First female rabbi in Los Angeles area passes away

Carole Meyers dies of bone cancer at age 50 less than three months after being diagnosed.

rainbow star of david 88 (photo credit: )
rainbow star of david 88
(photo credit: )
Rabbi Carole Meyers, who became the first female rabbi to lead a congregation in the Los Angeles area, has died. She was 50. Meyers died of bone cancer Thursday at her home, 10 weeks after being diagnosed with the disease, said her husband, US Magistrate Judge Ralph Zarefsky.

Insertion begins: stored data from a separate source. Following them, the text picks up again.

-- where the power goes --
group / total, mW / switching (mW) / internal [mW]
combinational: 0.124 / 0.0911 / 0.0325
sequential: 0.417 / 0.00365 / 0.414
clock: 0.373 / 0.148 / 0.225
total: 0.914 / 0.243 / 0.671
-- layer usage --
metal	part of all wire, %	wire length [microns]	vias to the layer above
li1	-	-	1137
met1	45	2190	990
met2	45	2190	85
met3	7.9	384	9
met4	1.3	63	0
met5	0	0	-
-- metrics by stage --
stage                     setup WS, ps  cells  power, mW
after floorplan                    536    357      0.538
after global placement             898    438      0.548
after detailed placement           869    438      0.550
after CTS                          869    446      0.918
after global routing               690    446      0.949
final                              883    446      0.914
[src/rtl/crc_ctrl.sv]
module crc_ctrl
  import crc_eng_pkg::*;
(
  input  logic        engineRun,
  input  logic        shiftEn,
  input  logic        seedWr,
  output crcStrobes_t strb
);
  // shifting needs a running engine; R7/R8: loading needs a stopped one
  always_comb begin
    strb.doShift = engineRun & shiftEn;
    strb.doLoad  = ~engineRun & seedWr;
  end
endmodule

[src/rtl/crc_datapath.sv]
module crc_datapath
  import crc_eng_pkg::*;
#(
  parameter int unsigned MAX_W = CRC_MAX_W,
  localparam int unsigned LW   = $clog2(MAX_W)
)(
  input  logic             clk,
  input  logic             rst_n,
  input  crcStrobes_t      strb,
  input  logic [LW-1:0]    lenCode,
  input  logic [MAX_W-1:0] tapMask,
  input  logic             dataBit,
  input  logic [MAX_W-1:0] seedVal,
  output logic [MAX_W-1:0] crcOut
);
  logic [MAX_W-1:0] remReg;
  logic [MAX_W-1:0] lenMask;
  logic [MAX_W-1:0] tapEff;
  logic [MAX_W-1:0] stepVal;
  logic             fbBit;

  // thermometer mask: bit i kept when i < length
  always_comb begin
    for (int i = 0; i < MAX_W; i++) lenMask[i] = (i <= int'(lenCode));
  end

  assign fbBit   = remReg[lenCode];
  assign tapEff  = {tapMask[MAX_W-1:1], 1'b1} & lenMask;
  assign stepVal = ({remReg[MAX_W-2:0], dataBit} ^ (fbBit ? tapEff : '0)) & lenMask;
  assign crcOut  = remReg & lenMask;

  always_ff @(posedge clk or negedge rst_n) begin
    if (!rst_n)              remReg <= '0;
    else if (strb.doLoad)    remReg <= seedVal & lenMask;
    else if (strb.doShift)   remReg <= stepVal;
  end

  // no strobe, no change
  p_hold_r3: assert property (@(posedge clk) disable iff (!rst_n)
    (!strb.doLoad && !strb.doShift) |=> (remReg == $past(remReg)));

  // load lands truncated to the length in force at the load
  p_load_r7: assert property (@(posedge clk) disable iff (!rst_n)
    strb.doLoad |=> (remReg == ($past(seedVal) & $past(lenMask))));

  // new bit 0 is the data bit combined with the x0 feedback term
  p_shift_lsb_r4: assert property (@(posedge clk) disable iff (!rst_n)
    (strb.doShift && !strb.doLoad) |=> (remReg[0] == ($past(dataBit) ^ $past(fbBit))));
endmodule

[src/rtl/prog_crc_core.sv]
module prog_crc_core
  import crc_eng_pkg::*;
(
  input  logic        clk,
  input  logic        rst_n,
  input  logic [3:0]  lenCode,
  input  logic [15:0] tapMask,
  input  logic        engineRun,
  input  logic        shiftEn,
  input  logic        dataBit,
  input  logic        seedWr,
  input  logic [15:0] seedVal,
  output logic [15:0] crcOut
);
  crcStrobes_t strb;

  crc_ctrl u_ctrl (
    .engineRun (engineRun),
    .shiftEn   (shiftEn),
    .seedWr    (seedWr),
    .strb      (strb)
  );

  crc_datapath #(.MAX_W(16)) u_dp (
    .clk     (clk),
    .rst_n   (rst_n),
    .strb    (strb),
    .lenCode (lenCode),
    .tapMask (tapMask),
    .dataBit (dataBit),
    .seedVal (seedVal),
    .crcOut  (crcOut)
  );

  // nothing visible above the programmed length
  p_upper_zero_r2: assert property (@(posedge clk) disable iff (!rst_n)
    (((crcOut >> lenCode) >> 1) == 16'h0000));

  // running without a strobe keeps the result, seed requests or not
  p_run_blocks_seed_r8: assert property (@(posedge clk) disable iff (!rst_n)
    (engineRun && !shiftEn) |=> ((crcOut == $past(crcOut)) || (lenCode != $past(lenCode))));
endmodule

[config.mk]
export PLATFORM = sky130hd
export DESIGN_NAME = prog_crc_core
export DESIGN_NICKNAME = d
export VERILOG_FILES = /design/src/rtl/crc_eng_pkg.sv /design/src/rtl/crc_ctrl.sv /design/src/rtl/crc_datapath.sv /design/src/rtl/prog_crc_core.sv
export SDC_FILE = /design/constraint.sdc
export NUM_CORES = 1
export LEC_CHECK = 0
export ABC_CLOCK_PERIOD_IN_PS = 2500
export BUFFER_PORTS_ARGS = -buffer_cell sky130_fd_sc_hd__buf_2
export CORE_MARGIN = 8
export CORE_UTILIZATION = 40
export DETAILED_ROUTE_END_ITERATION = 7
export PLACE_DENSITY = 0.65
export SYNTH_ARGS = -nofsm -noshare
export SYNTH_HDL_FRONTEND = slang
export SYNTH_SLANG_ARGS = --single-unit
[constraint.sdc]
create_clock -name clk -period 2.5 [get_ports clk]
set_input_delay 0.5 -clock clk [delete_from_list [all_inputs] [get_ports clk]]
set_output_delay 0.5 -clock clk [all_outputs]
set_load 0.02 [all_outputs]
--- config.mk ---
export PLATFORM = sky130hd
export DESIGN_NAME = pll_reprog_seq
export DESIGN_NICKNAME = d
export VERILOG_FILES = /design/src/rtl/pll_seq_pkg.sv /design/src/rtl/pll_seq_timer.sv /design/src/rtl/pll_seq_image.sv /design/src/rtl/pll_seq_ctrl.sv /design/src/rtl/pll_reprog_seq.sv
export SDC_FILE = /design/constraint.sdc
export NUM_CORES = 1
export LEC_CHECK = 0
export ABC_AREA = 1
export BUFFER_PORTS_ARGS = -buffer_cell sky130_fd_sc_hd__buf_2
export CAP_MARGIN = 0
export CORE_UTILIZATION = 27
export DETAILED_ROUTE_END_ITERATION = 16
export GPL_TIMING_DRIVEN = 0
export MAX_ROUTING_LAYER = met4
export PLACE_DENSITY = 0.43
export SLEW_MARGIN = 20
export SYNTH_ARGS = -nofsm -noshare
export SYNTH_HDL_FRONTEND = slang
export SYNTH_SLANG_ARGS = --single-unit
--- constraint.sdc ---
create_clock -name clk -period 1.6 [get_ports clk]
set_clock_uncertainty 0.1 [all_clocks]
set_input_delay 0.24 -clock clk [delete_from_list [all_inputs] [get_ports clk]]
set_output_delay 0.24 -clock clk [all_outputs]
set_load 0.01 [all_outputs]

Meyers took over the Temple Sinai of Glendale in 1986. The appointment of a 29-year-old single woman as solo rabbi was uncommon at the time. "What was unusual, to my mind, was what an unusual person Carole was," said Rabbi Richard Levy, director of the School of Rabbinic Studies at Hebrew Union College. "Just a very thoughtful, wise person who listened unbelievably well, was just very intelligent." Reform Judaism ordained its first female rabbi in 1972, and the Conservative movement followed in 1985. Orthodox Jews oppose the ordination of women. By 1987 there were 101 female Reform rabbis in the United States. But few of those women led their own congregations. Most worked in social services, on college campuses or as assistant rabbis. Meyers, ordained in 1983 after graduating from Hebrew Union College in New York, was an assistant rabbi in Houston when Temple Sinai selected her. Women in the pulpit are no longer so rare. Rabbi Richard Schechter, who leads Temple Sinai, said at least half of all graduating Reform seminary students today are women. Meyers "was at the forefront of what was to come in Reform Judaism, where women were taking spiritual roles in leadership," he said. Meyers resigned in 2001 to devote more time to her husband and two children. She was born June 12, 1957, in Washington, DC She considered studying to be a rabbi after her father died when she was 13, and felt comforted by the spirituality of the grief rituals at her family's Reform synagogue. She met her husband, then a lawyer, at Temple Sinai. They married in 1990 and had two sons.